*** Opening Material provided ***

==> config.mk <==
export PLATFORM = sky130hd
export DESIGN_NAME = jpeg_bit_unpacker
export DESIGN_NICKNAME = d
export VERILOG_FILES = /design/src/rtl/jpeg_bit_unpacker.sv
export SDC_FILE = /design/constraint.sdc
export NUM_CORES = 1
export LEC_CHECK = 0
export CAP_MARGIN = 10
export CORE_ASPECT_RATIO = 1.75
export CORE_MARGIN = 3
export CORE_UTILIZATION = 60
export DETAILED_ROUTE_END_ITERATION = 10
export PLACE_DENSITY = 0.85
export SLEW_MARGIN = 20
export SYNTH_ARGS = -nofsm -noshare
export SYNTH_HDL_FRONTEND = slang
export SYNTH_SLANG_ARGS = --single-unit
==> constraint.sdc <==
create_clock -name clock -period 6.83 [get_ports clock]
set_clock_uncertainty 0.15 [all_clocks]
set_input_delay 1.366 -clock clock [delete_from_list [all_inputs] [get_ports clock]]
set_output_delay 1.366 -clock clock [all_outputs]
set_load 0.01 [all_outputs]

*** Closing Material provided ***

_What this task involves_:
Your answer should be a single number: the count of lines in these records that hold the string "constraint".

_Finished exercise_:
2